▶ _ASSIGNED TASK_
From the line with "grt-ovfl-total = 0" through the line with "[worst_hold_path]", repeat the entries verbatim, both end lines included, and add nothing.

SOURCE MATERIAL Block Start

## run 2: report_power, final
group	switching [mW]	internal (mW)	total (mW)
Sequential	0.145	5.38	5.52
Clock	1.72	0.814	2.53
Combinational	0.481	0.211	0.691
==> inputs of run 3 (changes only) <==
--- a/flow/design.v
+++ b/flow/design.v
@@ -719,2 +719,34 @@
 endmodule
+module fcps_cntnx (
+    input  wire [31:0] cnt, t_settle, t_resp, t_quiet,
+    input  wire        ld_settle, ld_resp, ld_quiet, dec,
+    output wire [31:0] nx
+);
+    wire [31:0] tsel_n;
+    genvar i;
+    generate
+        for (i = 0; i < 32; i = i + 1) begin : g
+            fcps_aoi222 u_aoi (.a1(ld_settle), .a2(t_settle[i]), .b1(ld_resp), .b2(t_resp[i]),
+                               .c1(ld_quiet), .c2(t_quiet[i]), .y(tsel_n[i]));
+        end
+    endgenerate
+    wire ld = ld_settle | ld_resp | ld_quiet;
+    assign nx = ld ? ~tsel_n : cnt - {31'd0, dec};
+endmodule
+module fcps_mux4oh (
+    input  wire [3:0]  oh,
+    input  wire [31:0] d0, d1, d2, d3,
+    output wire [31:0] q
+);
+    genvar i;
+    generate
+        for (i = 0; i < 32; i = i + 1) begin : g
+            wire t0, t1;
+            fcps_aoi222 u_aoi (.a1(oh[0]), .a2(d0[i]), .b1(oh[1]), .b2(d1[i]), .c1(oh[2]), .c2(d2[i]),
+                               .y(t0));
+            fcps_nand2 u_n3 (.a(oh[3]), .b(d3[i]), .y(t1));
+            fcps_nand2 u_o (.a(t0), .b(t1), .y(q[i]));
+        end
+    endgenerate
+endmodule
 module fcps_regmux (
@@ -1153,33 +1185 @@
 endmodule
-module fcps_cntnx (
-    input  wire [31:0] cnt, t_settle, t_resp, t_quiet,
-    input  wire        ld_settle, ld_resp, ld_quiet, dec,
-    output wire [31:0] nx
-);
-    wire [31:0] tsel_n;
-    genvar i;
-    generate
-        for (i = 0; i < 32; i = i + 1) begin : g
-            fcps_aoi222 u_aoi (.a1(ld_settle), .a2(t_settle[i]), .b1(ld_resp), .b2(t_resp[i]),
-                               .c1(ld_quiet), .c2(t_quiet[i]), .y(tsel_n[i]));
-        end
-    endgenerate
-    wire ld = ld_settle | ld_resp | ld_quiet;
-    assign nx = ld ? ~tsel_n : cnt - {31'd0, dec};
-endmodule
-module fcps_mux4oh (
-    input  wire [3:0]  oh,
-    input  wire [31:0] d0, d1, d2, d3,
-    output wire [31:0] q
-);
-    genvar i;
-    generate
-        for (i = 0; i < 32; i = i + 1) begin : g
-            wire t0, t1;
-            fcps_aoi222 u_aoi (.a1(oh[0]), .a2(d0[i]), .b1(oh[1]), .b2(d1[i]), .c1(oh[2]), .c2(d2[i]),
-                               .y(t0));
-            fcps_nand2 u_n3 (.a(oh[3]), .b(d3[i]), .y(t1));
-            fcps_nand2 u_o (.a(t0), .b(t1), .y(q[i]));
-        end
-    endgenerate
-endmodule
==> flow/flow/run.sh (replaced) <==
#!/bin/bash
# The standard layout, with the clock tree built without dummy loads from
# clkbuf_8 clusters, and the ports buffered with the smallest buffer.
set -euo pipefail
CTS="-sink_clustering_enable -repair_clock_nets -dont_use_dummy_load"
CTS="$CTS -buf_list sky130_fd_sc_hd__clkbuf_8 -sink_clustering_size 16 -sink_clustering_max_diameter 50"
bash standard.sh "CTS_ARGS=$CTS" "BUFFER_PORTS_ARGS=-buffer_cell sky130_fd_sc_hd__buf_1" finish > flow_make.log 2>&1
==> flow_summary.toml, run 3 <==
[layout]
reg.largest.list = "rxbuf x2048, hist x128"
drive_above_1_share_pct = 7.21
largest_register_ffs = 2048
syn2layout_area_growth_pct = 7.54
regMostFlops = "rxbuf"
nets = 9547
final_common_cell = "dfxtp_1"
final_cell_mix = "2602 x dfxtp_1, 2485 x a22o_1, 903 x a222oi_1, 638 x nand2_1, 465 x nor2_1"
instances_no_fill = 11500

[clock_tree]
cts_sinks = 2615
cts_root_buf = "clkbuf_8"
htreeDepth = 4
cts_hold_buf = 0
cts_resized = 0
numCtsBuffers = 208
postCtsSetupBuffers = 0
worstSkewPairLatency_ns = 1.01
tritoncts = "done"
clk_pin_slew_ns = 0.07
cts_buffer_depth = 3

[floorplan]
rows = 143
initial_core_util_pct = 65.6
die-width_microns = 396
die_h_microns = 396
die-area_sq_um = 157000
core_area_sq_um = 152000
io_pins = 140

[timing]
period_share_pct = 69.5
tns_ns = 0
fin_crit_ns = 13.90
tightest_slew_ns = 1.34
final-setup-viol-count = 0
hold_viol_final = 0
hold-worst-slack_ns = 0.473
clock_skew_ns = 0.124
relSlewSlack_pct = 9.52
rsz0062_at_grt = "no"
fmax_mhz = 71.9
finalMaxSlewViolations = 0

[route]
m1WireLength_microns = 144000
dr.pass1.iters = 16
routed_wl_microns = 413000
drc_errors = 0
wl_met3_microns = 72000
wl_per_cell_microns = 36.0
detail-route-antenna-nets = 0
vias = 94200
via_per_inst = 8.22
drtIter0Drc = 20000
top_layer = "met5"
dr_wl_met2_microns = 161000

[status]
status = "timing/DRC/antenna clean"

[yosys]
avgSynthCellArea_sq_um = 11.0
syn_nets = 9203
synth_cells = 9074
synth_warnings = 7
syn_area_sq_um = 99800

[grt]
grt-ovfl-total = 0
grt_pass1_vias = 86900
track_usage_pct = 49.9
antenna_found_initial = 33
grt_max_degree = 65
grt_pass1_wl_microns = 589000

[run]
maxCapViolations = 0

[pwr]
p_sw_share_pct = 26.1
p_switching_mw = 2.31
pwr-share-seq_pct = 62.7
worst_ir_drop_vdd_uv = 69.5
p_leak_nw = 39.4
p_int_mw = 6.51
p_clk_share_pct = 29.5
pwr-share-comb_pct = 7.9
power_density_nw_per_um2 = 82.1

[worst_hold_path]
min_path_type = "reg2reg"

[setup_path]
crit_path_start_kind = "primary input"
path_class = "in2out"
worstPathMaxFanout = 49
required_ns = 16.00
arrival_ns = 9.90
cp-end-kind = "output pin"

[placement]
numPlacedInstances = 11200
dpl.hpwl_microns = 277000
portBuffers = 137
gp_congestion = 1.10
From an optimization exercise on the open Yosys and OpenROAD flow, aimed at small area; shortcuts taken in it are not production practice.
In this exercise RTL edits were held to simulation tests only and were not proved equivalent to the original.
Power and IR drop assume default switching activity.

Design smc_dbcodec, start of the top module:
module smc_dbcodec (
    input  wire        clk,
    input  wire        rst,
    input  wire        in_valid,
    input  wire        in_gain,
    input  wire [63:0] in_db,
    output reg         out_valid,
    output reg  [15:0] out_word,
    output reg         out_nan
);
    wire        sgn  = in_db[63];
    wire [10:0] e    = in_db[62:52];
    wire [51:0] frac = in_db[51:0];
    wire f_lo   = |frac[37:0];
    wire f_mid  = |frac[45:38];
    wire is_nan = (&e) & (f_lo | f_mid | (|frac[51:46]));
    wire big    = e[10] & ((|e[9:3]) | (e[2] & e[1]));              
    wire ge1015 = e[10] | ((&e[9:4]) & (e[3] | (&e[2:0])));         
    wire in_rng = ge1015 & ~big;
    wire ge1026 = e[10] & (|e[9:1]);                                 
    wire [3:0]  rs = in_rng ? (4'd5 - e[3:0]) : 4'd15;
    wire [14:0] t0 = {1'b1, frac[51:38]};
    wire [14:0] t1 = rs[3] ? {8'b0, t0[14:8]} : t0;
    wire [14:0] t2 = rs[2] ? {4'b0, t1[14:4]} : t1;
    wire [14:0] t3 = rs[1] ? {2'b0, t2[14:2]} : t2;
    wire [14:0] a  = rs[0] ? {1'b0, t3[14:1]} : t3;
    wire sticky = f_lo | (rs[3] & f_mid) | (rs[2] & (|t1[3:0])) |
                  (rs[1] & (|t2[1:0])) | (rs[0] & t3[0]);
    wire [7:0] lo_p;            
    wire [7:0] lo_w;
    assign lo_w[0] = ~a[0] ^ sticky;
  ...
Settings: LEC_CHECK=0, ABC_AREA=1, CAP_MARGIN=20, CORE_MARGIN=2, CORE_UTILIZATION=40, CTS_BUF_LIST=sky130_fd_sc_hd__clkbuf_4, CTS_CLUSTER_DIAMETER=200, CTS_CLUSTER_SIZE=30, SLEW_MARGIN=20; clock period 8.0 ns.
standard.sh (not shown) runs the stock make flow with config.mk's settings and CLKGATE_MAP_FILE= SYNTH_SCRIPT=/design/flow/synth_recipe.tcl, a recipe that flattens the netlist after the stock synthesis.
==> flow/flow/run.sh <==
#!/bin/bash
# Own layout flow:
#  2. candidate netlists: the standard netlist's combinational logic mapped again with
#     area-oriented ABC scripts, and a structure-keeping synthesis of the design mapped with the
#     same scripts (its registers renamed after the standard ones, matched by the net they drive);
#     each candidate must be proven equivalent to the standard netlist, the smallest is kept;
#  3. the standard layout flow on that netlist, with the smallest buffer on the ports.
# Each tool writes its full output to its own log file here.
set -uo pipefail
WORK=$(pwd)
export FLOWDIR="$WORK/flow"
YOSYS="$FLOW_HOME/../tools/install/yosys/bin/yosys"
[[ -x "$YOSYS" ]] || YOSYS=yosys
export LIB="$FLOW_HOME/platforms/sky130hd/lib/sky130_fd_sc_hd__tt_025C_1v80.lib"
R="$WORK/orfs/results/$FLOW_PLATFORM/smc_dbcodec/base"

bash standard.sh synth > "$WORK/std_synth.log" 2>&1 || exit 1

C="$WORK/cand"
mkdir -p "$C"
cp "$R/1_2_yosys.v" "$C/std.v"
cd "$C"
for s in "$FLOWDIR"/scripts/*.abc; do
  n=$(basename "$s" .abc)
  ( OUT="$C/remap_$n.v" SCRIPT="$s" "$YOSYS" -c "$FLOWDIR/remap.tcl" > "$WORK/yosys_remap_$n.log" 2>&1 ) &
  ( OUT="$C/own_$n.raw.v" SCRIPT="$s" "$YOSYS" -c "$FLOWDIR/own.tcl" > "$WORK/yosys_own_$n.log" 2>&1 &&
    python3 "$FLOWDIR/rename_ff.py" "$C/std.v" "$C/own_$n.raw.v" "$C/own_$n.v" > "$WORK/rename_own_$n.log" 2>&1 &&
    cp "$C/own_$n.raw.v.stat" "$C/own_$n.v.stat" ) &
  while (( $(jobs -r | wc -l) >= ${NUM_CORES:-4} )); do sleep 1; done
done
wait

# check each candidate against the standard netlist; keep the smallest that passes
best=""; best_area=""
pick() {
  for v in "$@"; do
    [[ "$v" == *.raw.v ]] && continue
    [[ -f "$v" && -f "$v.stat" ]] || continue
    n=$(basename "$v" .v)
    if grep -qE 'lpflow_|probe_p|probec_p' "$v"; then continue; fi
    if grep -qE '\\[^ ]*[/:]' "$v"; then continue; fi
    CAND="$v" "$YOSYS" -c "$FLOWDIR/equiv.tcl" > "$WORK/yosys_equiv_$n.log" 2>&1 || continue
    grep -q "SUCCESS" "$WORK/yosys_equiv_$n.log" || continue
    a=$(awk '/Chip area/ {print $NF}' "$v.stat")
    echo "$n $a" >> "$WORK/candidates.txt"
    if [[ -z "$best" ]] || awk "BEGIN{exit !($a < $best_area)}"; then best="$v"; best_area="$a"; fi
  done
}
pick "$C"/remap_*.v "$C"/own_*.v

# second round: map the best candidate again
if [[ -n "$best" ]]; then
  cp "$best" "$C/round1.v"
  for s in "$FLOWDIR"/scripts/s[1-4].abc; do
    n=$(basename "$s" .abc)
    ( OUT="$C/again_$n.v" SCRIPT="$s" IN="$C/round1.v" "$YOSYS" -c "$FLOWDIR/remap.tcl" > "$WORK/yosys_again_$n.log" 2>&1 ) &
  done
  wait
  pick "$C"/again_*.v
fi
cd "$WORK"
echo "chosen: ${best:-standard} ${best_area}" >> "$WORK/candidates.txt"

if [[ -n "$best" ]]; then
  cp "$best" "$R/1_2_yosys.v"
  rm -f "$R/1_synth.odb" "$R/1_synth.sdc"
fi
bash standard.sh "BUFFER_PORTS_ARGS=-buffer_cell sky130_fd_sc_hd__buf_1" finish > "$WORK/std_layout.log" 2>&1
==> flow/flow/common.tcl <==
# shared by remap.tcl and own.tcl: the don't-use cells and the final clean-up
set dont_use {}
set f [open $::env(LIB) r]
foreach {- name} [regexp -all -inline {cell\s*\(\s*"?(sky130_fd_sc_hd__(?:lpflow_\w+|probec?_p_8))"?\s*\)} [read $f]] {
  lappend dont_use -dont_use $name
}
close $f
proc finish_netlist {} {
  yosys opt_clean -purge
  yosys hilomap -singleton -hicell sky130_fd_sc_hd__conb_1 HI -locell sky130_fd_sc_hd__conb_1 LO
  yosys setundef -zero
  yosys splitnets
  yosys opt_clean -purge
  yosys insbuf -buf sky130_fd_sc_hd__buf_1 A X
  yosys read_liberty -lib $::env(LIB)
  yosys tee -o $::env(OUT).stat stat -liberty $::env(LIB)
  yosys check -assert
  yosys write_verilog -noattr -nohex -nodec $::env(OUT)
}
==> flow/flow/remap.tcl <==
# map again the combinational logic of the standard netlist (registers kept as they are)
source $::env(FLOWDIR)/common.tcl
yosys read_liberty -ignore_miss_func $::env(LIB)
yosys blackbox sky130_fd_sc_hd__dfxtp_1
if {[info exists ::env(IN)]} { yosys read_verilog $::env(IN) } else { yosys read_verilog std.v }
yosys hierarchy -top $::env(FLOW_TOP)
yosys flatten
yosys opt_clean -purge
yosys abc -script $::env(SCRIPT) -liberty $::env(LIB) {*}$dont_use
finish_netlist
==> flow/flow/rename_ff.py <==
#!/usr/bin/env python3
"""rename_ff.py STD CAND OUT: give each flip-flop in CAND the instance name of the flip-flop in
STD whose Q pin drives the same net; fail unless the two sets of flip-flops then match one to one
with the same cell types."""
import re, sys

FF = re.compile(r'^(\s*)(sky130_fd_sc_hd__(?:df|sdf|edf)\w+)\s+(\S+)\s*\((.*?)\);', re.M | re.S)


def flops(text):
    out = {}
    for m in FF.finditer(text):
        q = re.search(r'\.Q\(\s*(.*?)\s*\)', m.group(4))
        if not q:
            sys.exit('flip-flop without Q: ' + m.group(3))
        out[q.group(1)] = (m.group(2), m.group(3))
    return out


std = open(sys.argv[1]).read()
cand = open(sys.argv[2]).read()
fs, fc = flops(std), flops(cand)
if set(fs) != set(fc):
    sys.exit('flip-flop Q nets differ')
for q in fs:
    if fs[q][0] != fc[q][0]:
        sys.exit('cell type differs for ' + q)


def sub(m):
    q = re.search(r'\.Q\(\s*(.*?)\s*\)', m.group(4)).group(1)
    return f'{m.group(1)}{m.group(2)} {fs[q][1]} ({m.group(4)});'


new = FF.sub(sub, cand)
names = sorted(n for _, n in flops(new).values())
if names != sorted(n for _, n in fs.values()):
    sys.exit('names differ after renaming')
open(sys.argv[3], 'w').write(new)
==> flow/flow/scripts/s7.abc <==
strash
&get -n
&deepsyn -T 30 -S 5
&put
dch
amap
==> flow/flow/scripts/s8.abc <==
strash
amap
mfs2 -a -W 6 -M 5000
strash
dch
amap
Other scripts of this flow, unchanged in this note and not shown: flow/flow/equiv.tcl, flow/flow/own.tcl, flow/flow/scripts/s1.abc, flow/flow/scripts/s2.abc, flow/flow/scripts/s3.abc, flow/flow/scripts/s4.abc, flow/flow/scripts/s5.abc, flow/flow/scripts/s6.abc
==> next run, changes <==
--- a/flow/flow/run.sh
+++ b/flow/flow/run.sh
@@ -32,30 +32,15 @@
 
-# check each candidate against the standard netlist; keep the smallest that passes
 best=""; best_area=""
-pick() {
-  for v in "$@"; do
-    [[ "$v" == *.raw.v ]] && continue
-    [[ -f "$v" && -f "$v.stat" ]] || continue
-    n=$(basename "$v" .v)
-    if grep -qE 'lpflow_|probe_p|probec_p' "$v"; then continue; fi
-    if grep -qE '\\[^ ]*[/:]' "$v"; then continue; fi
-    CAND="$v" "$YOSYS" -c "$FLOWDIR/equiv.tcl" > "$WORK/yosys_equiv_$n.log" 2>&1 || continue
-    grep -q "SUCCESS" "$WORK/yosys_equiv_$n.log" || continue
-    a=$(awk '/Chip area/ {print $NF}' "$v.stat")
-    echo "$n $a" >> "$WORK/candidates.txt"
-    if [[ -z "$best" ]] || awk "BEGIN{exit !($a < $best_area)}"; then best="$v"; best_area="$a"; fi
-  done
-}
-pick "$C"/remap_*.v "$C"/own_*.v
-
-# second round: map the best candidate again
-if [[ -n "$best" ]]; then
-  cp "$best" "$C/round1.v"
-  for s in "$FLOWDIR"/scripts/s[1-4].abc; do
-    n=$(basename "$s" .abc)
-    ( OUT="$C/again_$n.v" SCRIPT="$s" IN="$C/round1.v" "$YOSYS" -c "$FLOWDIR/remap.tcl" > "$WORK/yosys_again_$n.log" 2>&1 ) &
-  done
-  wait
-  pick "$C"/again_*.v
-fi
+for v in "$C"/remap_*.v "$C"/own_*.v; do
+  [[ "$v" == *.raw.v ]] && continue
+  [[ -f "$v" && -f "$v.stat" ]] || continue
+  n=$(basename "$v" .v)
+  if grep -qE 'lpflow_|probe_p|probec_p' "$v"; then continue; fi
+  if grep -qE '\\[^ ]*[/:]' "$v"; then continue; fi
+  CAND="$v" "$YOSYS" -c "$FLOWDIR/equiv.tcl" > "$WORK/yosys_equiv_$n.log" 2>&1 || continue
+  grep -q "SUCCESS" "$WORK/yosys_equiv_$n.log" || continue
+  a=$(awk '/Chip area/ {print $NF}' "$v.stat")
+  echo "$n $a" >> "$WORK/candidates.txt"
+  if [[ -z "$best" ]] || awk "BEGIN{exit !($a < $best_area)}"; then best="$v"; best_area="$a"; fi
+done
 cd "$WORK"
@@ -67,2 +52,2 @@
 fi
-bash standard.sh "BUFFER_PORTS_ARGS=-buffer_cell sky130_fd_sc_hd__buf_1" finish > "$WORK/std_layout.log" 2>&1
+bash standard.sh "BUFFER_PORTS_ARGS=-buffer_cell sky130_fd_sc_hd__buf_1" "CTS_ARGS=-buf_list sky130_fd_sc_hd__clkbuf_4 -root_buf sky130_fd_sc_hd__clkbuf_4 -sink_clustering_enable -sink_clustering_size 30 -sink_clustering_max_diameter 500 -sink_clustering_levels 1 -repair_clock_nets" finish > "$WORK/std_layout.log" 2>&1
--- a/flow/flow/remap.tcl
+++ b/flow/flow/remap.tcl
@@ -4,3 +4,3 @@
 yosys blackbox sky130_fd_sc_hd__dfxtp_1
-if {[info exists ::env(IN)]} { yosys read_verilog $::env(IN) } else { yosys read_verilog std.v }
+yosys read_verilog std.v
 yosys hierarchy -top $::env(FLOW_TOP)
removed: flow/flow/scripts/s7.abc
removed: flow/flow/scripts/s8.abc
After rerunning: Design area stays flat; total power fell by about 1.7%; non-clock buffer count falls by 1; flip-flop and latch count does not change; cell count goes up by about 1%; clock-buffer cell count stays the same; wire length came out lower by about 6%; combinational power is about the same.
==> next run, changes <==
--- a/flow/flow/run.sh
+++ b/flow/flow/run.sh
@@ -52,2 +52,2 @@
 fi
-bash standard.sh "BUFFER_PORTS_ARGS=-buffer_cell sky130_fd_sc_hd__buf_1" "CTS_ARGS=-buf_list sky130_fd_sc_hd__clkbuf_4 -root_buf sky130_fd_sc_hd__clkbuf_4 -sink_clustering_enable -sink_clustering_size 30 -sink_clustering_max_diameter 500 -sink_clustering_levels 1 -repair_clock_nets" finish > "$WORK/std_layout.log" 2>&1
+bash standard.sh "BUFFER_PORTS_ARGS=-buffer_cell sky130_fd_sc_hd__buf_1" "CTS_ARGS=-buf_list sky130_fd_sc_hd__clkbuf_8 -root_buf sky130_fd_sc_hd__clkbuf_8 -repair_clock_nets" finish > "$WORK/std_layout.log" 2>&1
Outcome: The changed run went through all stages and came out clean. Global-route usage hardly moves. Combinational power stays flat. Final area increases slightly. Die area is unchanged. Worst hold slack gains 0.046 ns. Power came out higher by about a fifth. Maximum frequency stays flat.

[re-timing with driven ports]
The results above use ideal ports. As a check the final layouts listed here were re-extracted and re-timed, cells and wires unchanged.
Step 1 assumes that a clkbuf_16 drives the clock port and a buf_2 every other input.
Step 2 also shifts input and output timing later by t, the mid clock arrival at the registers, as if the neighbouring blocks saw the same clock.
a / b / c = no drivers / after step 1 / after step 2; a / b = the first two.
run | shift t [ns] | setup WS [ns] | slew at the worst register clock pin (ns)
the first run | 0.311 | 1.493 / 1.486 / 1.175 | 0.10 / 0.10
the second run | 0.301 | 0.893 / 0.891 / 0.589 | 0.09 / 0.09
the third run | 0.268 | 0.883 / 0.885 / 0.618 | 0.06 / 0.06
After both steps setup and hold are still met in every run listed. The setup slack of the first run, which loses most, moves by -0.007 ns with the drivers and by -0.318 ns with both steps.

SOURCE MATERIAL Block End

▶ _OUTPUT_
grt-ovfl-total = 0
grt_pass1_vias = 86900
track_usage_pct = 49.9
antenna_found_initial = 33
grt_max_degree = 65
grt_pass1_wl_microns = 589000

[run]
maxCapViolations = 0

[pwr]
p_sw_share_pct = 26.1
p_switching_mw = 2.31
pwr-share-seq_pct = 62.7
worst_ir_drop_vdd_uv = 69.5
p_leak_nw = 39.4
p_int_mw = 6.51
p_clk_share_pct = 29.5
pwr-share-comb_pct = 7.9
power_density_nw_per_um2 = 82.1

[worst_hold_path]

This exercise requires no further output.